This book by Carol Dweck demonstrates, on the basis of good research, that what people think about their own intelligence has far-reaching consequences. Dweck shows that people with a so-called FIXED MINDSET, who see intelligence as unchangeable, develop a tendency to focus on proving that they have that characteristic instead of focusing on the process of learning. They tend to avoid difficult challenges because failing on these could cause them to lose their intelligent appearance. This disregard of challenge and learning hinders them in the development of their learning and in their performance. So it actually hinders them in developing their knowledge, skills and abilities.

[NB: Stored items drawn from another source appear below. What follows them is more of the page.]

<file path="src/rtl/svc_pkg.sv">
// ----------------------------------------------------------------------------
// svc_pkg
// Shared constants and codes for the stepper velocity commander.
// ----------------------------------------------------------------------------
`default_nettype none

package svc_pkg;

  // Default parameter values
  localparam int DEF_FRAC_BITS     = 8;
  localparam int DEF_POSITION_BITS = 32;

  // Fixed arithmetic constants
  localparam int          PERIOD_FRAC      = 16;
  localparam logic [29:0] NS_PER_SECOND    = 30'd1000000000;
  localparam logic [29:0] INTERVAL_OUT_MAX = 30'd1000000000;

  // Shared multiplier operand width (signed) and product width
  localparam int MUL_W  = 33;
  localparam int PROD_W = 2 * MUL_W;

  // Register map indexes
  localparam logic [2:0] REG_ZERO_POS   = 3'd0;
  localparam logic [2:0] REG_LIMIT      = 3'd1;
  localparam logic [2:0] REG_MAX_VEL    = 3'd2;
  localparam logic [2:0] REG_PERIOD     = 3'd3;
  localparam logic [2:0] REG_MIN_IVL    = 3'd4;
  localparam logic [2:0] REG_IVL_FLOOR  = 3'd5;
  localparam logic [2:0] REG_MAX_IVL    = 3'd6;
  localparam logic [2:0] REG_TIMEOUT    = 3'd7;

  // Register reset values
  localparam logic [31:0] RST_ZERO_POS  = 32'd0;
  localparam logic [20:0] RST_LIMIT     = 21'd1200;
  localparam logic [30:0] RST_MAX_VEL   = 31'd912658;
  localparam logic [15:0] RST_PERIOD    = 16'd655;
  localparam logic [29:0] RST_MIN_IVL   = 30'd60000;
  localparam logic [29:0] RST_IVL_FLOOR = 30'd280499;
  localparam logic [31:0] RST_MAX_IVL   = 32'd1000000000;
  localparam logic [7:0]  RST_TIMEOUT   = 8'd20;

  // Result action codes
  localparam logic [1:0] ACT_STOP  = 2'd0;
  localparam logic [1:0] ACT_MOVE  = 2'd1;
  localparam logic [1:0] ACT_RANGE = 2'd2;

endpackage

`default_nettype wire

</file>
<file path="src/rtl/svc_mul.sv">
// ----------------------------------------------------------------------------
// svc_mul
// Shared signed multiplier with a registered product.
// ----------------------------------------------------------------------------
`default_nettype none

module svc_mul
  import svc_pkg::*;
(
  input  wire logic                     clk,
  input  wire logic signed [MUL_W-1:0]  op_a,
  input  wire logic signed [MUL_W-1:0]  op_b,
  output logic signed [PROD_W-1:0]      prod_r
);

  // Product register, no reset needed
  always_ff @(posedge clk) begin
    prod_r <= op_a * op_b;
  end

endmodule

`default_nettype wire

</file>
<file path="src/rtl/svc_div.sv">
// ----------------------------------------------------------------------------
// svc_div
// Restoring serial divider, one quotient bit per cycle.
// ----------------------------------------------------------------------------
`default_nettype none

module svc_div
  import svc_pkg::*;
#(
  parameter int DVD_W = 38,
  parameter int DVS_W = 31
) (
  input  wire logic             clk,
  input  wire logic             rst_n,
  input  wire logic             start,
  input  wire logic [DVD_W-1:0] dividend,
  input  wire logic [DVS_W-1:0] divisor,
  output logic                  busy_r,
  output logic                  done_r,
  output logic [DVD_W-1:0]      quot_r
);

  localparam int CNT_W = $clog2(DVD_W + 1);

  logic [CNT_W-1:0] cnt_r;
  logic [DVS_W-1:0] rem_r;
  logic [DVS_W:0]   shifted;
  logic             fits;

  // Trial subtract of the next partial remainder
  always_comb begin
    shifted = {rem_r, quot_r[DVD_W-1]};
    fits    = (shifted >= {1'b0, divisor});
  end

  // Control
  always_ff @(posedge clk) begin
    if (!rst_n) begin
      busy_r <= 1'b0;
      done_r <= 1'b0;
      cnt_r  <= '0;
    end else begin
      done_r <= 1'b0;
      if (start) begin
        busy_r <= 1'b1;
        cnt_r  <= CNT_W'(DVD_W);
      end else if (busy_r) begin
        cnt_r <= cnt_r - 1'b1;
        if (cnt_r == CNT_W'(1)) begin
          busy_r <= 1'b0;
          done_r <= 1'b1;
        end
      end
    end
  end

  // Datapath
  always_ff @(posedge clk) begin
    if (start) begin
      rem_r  <= '0;
      quot_r <= dividend;
    end else if (busy_r) begin
      rem_r  <= fits ? DVS_W'(shifted - {1'b0, divisor}) : shifted[DVS_W-1:0];
      quot_r <= {quot_r[DVD_W-2:0], fits};
    end
  end

endmodule

`default_nettype wire

</file>
<file path="src/rtl/stepper_velocity_commander.sv">
// ----------------------------------------------------------------------------
// stepper_velocity_commander
// Per-tick velocity integrator and microstep interval/target generator.
// ----------------------------------------------------------------------------
// Usage:
//   One item per control tick enters on the in_ channel (valid/stall). The
//   block holds in_stall high while it works on that item and lowers it once
//   the result is parked in the output register.
//   Each item yields exactly one result on the out_ channel (valid/stall).
//   The result register holds its item while out_stall is high; the next
//   item is then accepted but its result waits until the register frees.
//   A zero-velocity item passes S_MUL1, S_INTEG and S_OUT; an item whose
//   interval is out of range also passes S_MULMIN, S_MULMAX and S_CHKMAX; a
//   move adds the S_DIV phase, in which the serial divider produces the
//   interval (FRAC_BITS+30 quotient bits). A new item is taken only after
//   the result of the last one is parked in the output register.
//   One signed multiplier is shared across integration, the interval range
//   checks and the target projection.
//   Write registers over the APB port only while the block is idle (not
//   enforced). A zero_position write also reloads the last known position.
//   Reset (rst_n low, synchronous) restores register defaults, clears held
//   acceleration, velocity and stale count, and empties the output.
// ----------------------------------------------------------------------------
`default_nettype none

module stepper_velocity_commander
  import svc_pkg::*;
#(
  parameter int FRAC_BITS     = DEF_FRAC_BITS,
  parameter int POSITION_BITS = DEF_POSITION_BITS
) (
  input  wire logic               clk,
  input  wire logic               rst_n,
  // input channel
  input  wire logic               in_valid,
  output logic                    in_stall,
  input  wire logic               in_new_command,
  input  wire logic signed [31:0] in_command_accel,
  input  wire logic               in_position_valid,
  input  wire logic signed [31:0] in_meas_pos,
  // result channel
  output logic                    out_valid,
  input  wire logic               out_stall,
  output logic [1:0]              out_action,
  output logic [29:0]             out_step_period,
  output logic signed [31:0]      out_goal_pos,
  output logic signed [31:0]      out_velocity_out,
  // configuration port
  input  wire logic               psel,
  input  wire logic               penable,
  input  wire logic               pwrite,
  input  wire logic [4:0]         paddr,
  input  wire logic [31:0]        pwdata,
  output logic [31:0]             prdata,
  output logic                    pready
);

  localparam int NUM_W = 30 + FRAC_BITS;
  localparam int RND_S = FRAC_BITS + PERIOD_FRAC;
  localparam logic [NUM_W-1:0] NUM = {NS_PER_SECOND, {FRAC_BITS{1'b0}}};
  localparam logic signed [35:0] PMAX = (36'sd1 <<< (POSITION_BITS - 1)) - 36'sd1;
  localparam logic signed [35:0] PMIN = -PMAX - 36'sd1;

  // Sequencer codes
  localparam logic [2:0] S_IDLE   = 3'd0;
  localparam logic [2:0] S_MUL1   = 3'd1;
  localparam logic [2:0] S_INTEG  = 3'd2;
  localparam logic [2:0] S_MULMIN = 3'd3;
  localparam logic [2:0] S_MULMAX = 3'd4;
  localparam logic [2:0] S_CHKMAX = 3'd5;
  localparam logic [2:0] S_DIV    = 3'd6;
  localparam logic [2:0] S_OUT    = 3'd7;

  // Configuration registers
  logic signed [31:0] zero_pos_r;
  logic [20:0]        limit_r;
  logic [30:0]        max_vel_r;
  logic [15:0]        period_r;
  logic [29:0]        min_ivl_r;
  logic [29:0]        ivl_floor_r;
  logic [31:0]        max_ivl_r;
  logic [7:0]         timeout_r;

  // Tick state
  logic [2:0]         state_r;
  logic signed [31:0] held_accel_r;
  logic signed [31:0] velocity_r;
  logic [7:0]         stale_r;
  logic signed [31:0] last_pos_r;
  logic [30:0]        speed_r;
  logic               lt_min_r;

  // Staged result
  logic [1:0]         res_action_r;
  logic [29:0]        res_interval_r;
  logic signed [31:0] res_target_r;

  logic               out_valid_r;
  logic [1:0]         out_action_r;
  logic [29:0]        out_interval_r;
  logic signed [31:0] out_target_r;
  logic signed [31:0] out_velocity_r;

  logic               in_accept;
  logic               cfg_write;
  logic               out_free;
  logic [2:0]         reg_idx;

  // Shared multiplier
  logic signed [MUL_W-1:0]  mul_a;
  logic signed [MUL_W-1:0]  mul_b;
  logic signed [PROD_W-1:0] mul_p;
  logic [PROD_W-1:0]        mul_pu;

  // Divider
  logic             div_start;
  logic             div_busy;
  logic             div_done;
  logic [NUM_W-1:0] div_quot;

  // Integration datapath
  logic signed [31:0] accel_step;
  logic signed [33:0] vsum;
  logic signed [33:0] maxv;
  logic signed [33:0] vclamp;
  logic signed [33:0] rel;
  logic signed [33:0] lim34;
  logic signed [33:0] vfin;
  logic signed [33:0] vabs;
  logic               gt_max;

  // Move datapath
  logic [NUM_W-1:0]   ivl_a;
  logic [NUM_W-1:0]   ivl_b;
  logic [NUM_W-1:0]   ivl_c;
  logic [PROD_W-1:0]  rnd;
  logic [PROD_W-1:0]  smag;
  logic signed [35:0] step;
  logic signed [35:0] pos36;
  logic signed [35:0] zero36;
  logic signed [35:0] lim36;
  logic signed [35:0] lo_raw;
  logic signed [35:0] hi_raw;
  logic signed [35:0] lo;
  logic signed [35:0] hi;
  logic signed [35:0] tsum;
  logic signed [35:0] tgt;

  assign in_accept = in_valid && !in_stall;
  assign cfg_write = psel && penable && pwrite && pready;
  assign out_free  = !out_valid_r || !out_stall;
  assign reg_idx   = paddr[4:2];
  assign in_stall  = (state_r != S_IDLE);
  assign pready    = 1'b1;

  // Multiplier operand select by phase
  always_comb begin
    mul_a = {{2{1'b0}}, speed_r};
    mul_b = {{(MUL_W-16){1'b0}}, period_r};
    case (state_r)
      S_MUL1: begin
        mul_a = {held_accel_r[31], held_accel_r};
      end
      S_MULMIN: begin
        mul_b = {{3{1'b0}}, min_ivl_r};
      end
      S_MULMAX: begin
        mul_b = {1'b0, max_ivl_r};
      end
      default: begin
      end
    endcase
  end

  svc_mul u_mul (
    .clk    (clk),
    .op_a   (mul_a),
    .op_b   (mul_b),
    .prod_r (mul_p)
  );

  assign mul_pu = $unsigned(mul_p);

  assign div_start = (state_r == S_CHKMAX) && !lt_min_r && !gt_max;

  svc_div #(
    .DVD_W (NUM_W),
    .DVS_W (31)
  ) u_div (
    .clk      (clk),
    .rst_n    (rst_n),
    .start    (div_start),
    .dividend (NUM),
    .divisor  (speed_r),
    .busy_r   (div_busy),
    .done_r   (div_done),
    .quot_r   (div_quot)
  );

  // Integrate, clamp and apply the travel-limit hard stop; flag an over-max interval
  always_comb begin
    accel_step = mul_p[47:16];
    vsum   = {{2{velocity_r[31]}}, velocity_r} + {{2{accel_step[31]}}, accel_step};
    maxv   = {3'b0, max_vel_r};
    vclamp = vsum;
    if (vsum > maxv) vclamp = maxv;
    if (vsum < -maxv) vclamp = -maxv;
    rel   = {{2{last_pos_r[31]}}, last_pos_r} - {{2{zero_pos_r[31]}}, zero_pos_r};
    lim34 = {13'b0, limit_r};
    vfin  = vclamp;
    if ((rel >= lim34 && vclamp > 34'sd0) || (rel <= -lim34 && vclamp < 34'sd0)) begin
      vfin = '0;
    end
    vabs   = (vfin < 34'sd0) ? -vfin : vfin;
    gt_max = (PROD_W'(NUM) > mul_pu);
  end

  // Interval clamps and projected target
  always_comb begin
    ivl_a = (div_quot < NUM_W'(ivl_floor_r)) ? NUM_W'(ivl_floor_r) : div_quot;
    ivl_b = (ivl_a > NUM_W'(max_ivl_r)) ? NUM_W'(max_ivl_r) : ivl_a;
    ivl_c = (ivl_b > NUM_W'(INTERVAL_OUT_MAX)) ? NUM_W'(INTERVAL_OUT_MAX) : ivl_b;
    rnd   = {mul_pu[PROD_W-2:0], 1'b0} + (PROD_W'(1) << (RND_S - 1));
    smag  = rnd >> RND_S;
    step  = velocity_r[31] ? -$signed(smag[35:0]) : $signed(smag[35:0]);
    pos36  = 36'(last_pos_r);
    zero36 = 36'(zero_pos_r);
    lim36  = {15'b0, limit_r};
    lo_raw = zero36 - lim36;
    hi_raw = zero36 + lim36;
    lo = (lo_raw < PMIN) ? PMIN : ((lo_raw > PMAX) ? PMAX : lo_raw);
    hi = (hi_raw < PMIN) ? PMIN : ((hi_raw > PMAX) ? PMAX : hi_raw);
    tsum = pos36 + step;
    tgt  = (tsum < lo) ? lo : ((tsum > hi) ? hi : tsum);
  end

  // Configuration registers and last known position
  always_ff @(posedge clk) begin
    if (!rst_n) begin
      zero_pos_r  <= RST_ZERO_POS;
      limit_r     <= RST_LIMIT;
      max_vel_r   <= RST_MAX_VEL;
      period_r    <= RST_PERIOD;
      min_ivl_r   <= RST_MIN_IVL;
      ivl_floor_r <= RST_IVL_FLOOR;
      max_ivl_r   <= RST_MAX_IVL;
      timeout_r   <= RST_TIMEOUT;
      last_pos_r  <= RST_ZERO_POS;
    end else if (cfg_write) begin
      case (reg_idx)
        REG_ZERO_POS: begin
          zero_pos_r <= pwdata;
          last_pos_r <= pwdata;
        end
        REG_LIMIT:     limit_r     <= pwdata[20:0];
        REG_MAX_VEL:   max_vel_r   <= pwdata[30:0];
        REG_PERIOD:    period_r    <= pwdata[15:0];
        REG_MIN_IVL:   min_ivl_r   <= pwdata[29:0];
        REG_IVL_FLOOR: ivl_floor_r <= pwdata[29:0];
        REG_MAX_IVL:   max_ivl_r   <= pwdata;
        REG_TIMEOUT:   timeout_r   <= pwdata[7:0];
        default: begin
        end
      endcase
    end else if (in_accept && in_position_valid) begin
      last_pos_r <= 32'(signed'(in_meas_pos[POSITION_BITS-1:0]));
    end
  end

  // Register readback
  always_comb begin
    case (reg_idx)
      REG_ZERO_POS:  prdata = zero_pos_r;
      REG_LIMIT:     prdata = 32'(limit_r);
      REG_MAX_VEL:   prdata = 32'(max_vel_r);
      REG_PERIOD:    prdata = 32'(period_r);
      REG_MIN_IVL:   prdata = 32'(min_ivl_r);
      REG_IVL_FLOOR: prdata = 32'(ivl_floor_r);
      REG_MAX_IVL:   prdata = max_ivl_r;
      REG_TIMEOUT:   prdata = 32'(timeout_r);
      default:       prdata = '0;
    endcase
  end

  // Sequencer and tick state
  always_ff @(posedge clk) begin
    if (!rst_n) begin
      state_r      <= S_IDLE;
      held_accel_r <= '0;
      velocity_r   <= '0;
      stale_r      <= '0;
    end else begin
      case (state_r)
        S_IDLE: begin
          if (in_accept) begin
            if (in_new_command) begin
              held_accel_r <= in_command_accel;
              stale_r      <= '0;
            end else if (stale_r < timeout_r) begin
              stale_r <= stale_r + 1'b1;
            end else begin
              held_accel_r <= '0;
              velocity_r   <= '0;
            end
            state_r <= S_MUL1;
          end
        end
        S_MUL1: state_r <= S_INTEG;
        S_INTEG: begin
          velocity_r <= vfin[31:0];
          state_r    <= (vfin == 34'sd0) ? S_OUT : S_MULMIN;
        end
        S_MULMIN: state_r <= S_MULMAX;
        S_MULMAX: state_r <= S_CHKMAX;
        S_CHKMAX: state_r <= div_start ? S_DIV : S_OUT;
        S_DIV:    state_r <= div_done ? S_OUT : S_DIV;
        S_OUT:    state_r <= out_free ? S_IDLE : S_OUT;
        default:  state_r <= S_IDLE;
      endcase
    end
  end

  // Datapath captures along the sequence
  always_ff @(posedge clk) begin
    case (state_r)
      S_INTEG: begin
        speed_r        <= vabs[30:0];
        res_action_r   <= ACT_STOP;
        res_interval_r <= '0;
        res_target_r   <= '0;
      end
      S_MULMAX: begin
        lt_min_r <= (PROD_W'(NUM) < mul_pu);
      end
      S_CHKMAX: begin
        if (!div_start) res_action_r <= ACT_RANGE;
      end
      S_DIV: begin
        if (div_done) begin
          res_action_r   <= ACT_MOVE;
          res_interval_r <= ivl_c[29:0];
          res_target_r   <= tgt[31:0];
        end
      end
      default: begin
      end
    endcase
  end

  // Output register
  always_ff @(posedge clk) begin
    if (!rst_n) begin
      out_valid_r <= 1'b0;
    end else if (state_r == S_OUT && out_free) begin
      out_valid_r <= 1'b1;
    end else if (!out_stall) begin
      out_valid_r <= 1'b0;
    end
  end

  always_ff @(posedge clk) begin
    if (state_r == S_OUT && out_free) begin
      out_action_r   <= res_action_r;
      out_interval_r <= res_interval_r;
      out_target_r   <= res_target_r;
      out_velocity_r <= velocity_r;
    end
  end

  assign out_valid        = out_valid_r;
  assign out_action       = out_action_r;
  assign out_step_period  = out_interval_r;
  assign out_goal_pos     = out_target_r;
  assign out_velocity_out = out_velocity_r;

  // Checks
  a_stop_fields_zero: assert property (@(posedge clk) disable iff (!rst_n)
    out_valid && out_action != ACT_MOVE |-> out_step_period == '0 && out_goal_pos == '0)
    else $error("stop item carries interval or target");

  a_stop_no_velocity: assert property (@(posedge clk) disable iff (!rst_n)
    out_valid && out_action == ACT_STOP |-> out_velocity_out == '0)
    else $error("stop item with nonzero velocity");

  a_div_in_phase: assert property (@(posedge clk) disable iff (!rst_n)
    div_busy |-> state_r == S_DIV)
    else $error("divider running outside its phase");

  a_move_ivl_cap: assert property (@(posedge clk) disable iff (!rst_n)
    out_valid && out_action == ACT_MOVE |-> out_step_period <= INTERVAL_OUT_MAX)
    else $error("move interval above output cap");

endmodule

`default_nettype wire
</file>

However, when people view intelligence as a potential that can be developed, this is called the GROWTH MINDSET, this leads to the tendency to put effort into learning and performing and into developing strategies that enhance learning and long term accomplishments. An implication is that it pays off to help children and students invest in a view of intelligence as something that can be developed. Carol Dweck does not deny that people differ in their natural abilities but she stresses that it is continued effort which makes abilities blossom. Children who have learned to develop a growth mindset know that effort is the main key to creating knowledge and skills.

Fortunately the growth mindset can be taught to people. People who were trapped in a fixed mindset can be freed from it and start building their intelligence. If you are a teacher or a parent you would be wise to take good notice of this message and maybe buy this book. the book contains some good examples of how to help children learn how important it is to work and learn. But really anyone could learn from it.